43. Elastic gluteoplasty with the Elasticum thread and Jano cannula under local anesthesia: basic procedure
KEYWORDS: elastic gluteoplasty, butt lift, gluteal lifts surgery, Elasticum suture, Jano canula
This patient's bottom looks hollowed and drooping. An elastic gluteoplasty procedure will lift and firm up the soft tissues of the buttocks. This is done by means of the EP5 Elasticum thread and the two-tipped Jano cannula.
The preoperative design of the pathways of the elastic threads to be implanted is the same as the one we used in the first elastic gluteoplasty with two circular sutures, which was published on CRPUB in 2013.
Two loops are drawn – one upper and one lower. The upper loop extends from the point where the skin of the buttock meets that of the lumbar region down to about a palm's width from the gluteal sulcus. This loop lifts and firms the upper portion of the buttock.
The lower loop partially follows the same pathway as the upper loop, but extends further down - to about 3 cm from the gluteal sulcus. This second loop lifts the lower portion of the buttock.
Local anesthesia with 2% mepivacaine is carried out at the two points of incision where the knots of the threads will be lodged. Anesthesia is also carried out in depth.
The operator now carries out local anesthesia along the preoperative design, where the threads will be implanted. Before the elastic threads are implanted, a dilute anesthetic solution is prepared by adding three 10 mL vials of 2% mepivacaine and 1 mg of epinephrine to 500 mL of lactate Ringer or physiological solution.
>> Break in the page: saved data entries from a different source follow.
## config.mk

```make
export PLATFORM = sky130hd
export DESIGN_NAME = stepper_ctrl_flat
export DESIGN_NICKNAME = d
export VERILOG_FILES = /design/src/rtl/stepper_ctrl_if.sv /design/src/rtl/stepper_ctrl.sv /design/src/flat_wrapper.sv
export SDC_FILE = /design/constraint.sdc
export NUM_CORES = 1
export LEC_CHECK = 0
export ABC_AREA = 1
export CAP_MARGIN = 20
export CELL_PAD_IN_SITES_DETAIL_PLACEMENT = 1
export CELL_PAD_IN_SITES_GLOBAL_PLACEMENT = 1
export CORE_ASPECT_RATIO = 0.9
export CORE_MARGIN = 3
export CORE_UTILIZATION = 35
export CTS_CLUSTER_DIAMETER = 50
export CTS_CLUSTER_SIZE = 40
export DETAILED_ROUTE_END_ITERATION = 8
export PLACE_DENSITY_LB_ADDON = 0.08
export REMOVE_ABC_BUFFERS = 1
export SKIP_CTS_REPAIR_TIMING = 1
export SYNTH_ARGS = -nofsm -noshare
export SYNTH_HDL_FRONTEND = slang
export SYNTH_SLANG_ARGS = --single-unit
```

## constraint.sdc

```tcl
create_clock -name clock -period 2.2 [get_ports clock]
set_clock_uncertainty 0.05 [all_clocks]
set_input_delay 0.44 -clock clock [delete_from_list [all_inputs] [get_ports clock]]
set_output_delay 0.44 -clock clock [all_outputs]
set_load 0.02 [all_outputs]
```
This is injected by means of a 10 mL syringe and a 21G needle.
The solution is injected 5 mL at a time along the pathways of the elastic threads, in both directions.
Using a finger, the operator feels for the points where the anesthetic has already taken effect, and continues to inject at these points, so that the injections will be painless.
Having completed local anesthesia along the pathways of the elastic threads, the operator uses a number 15 blade to make two skin incisions of about 5 mm. A Klemmer is then used to create a space that will be deep enough and wide enough to house the knots.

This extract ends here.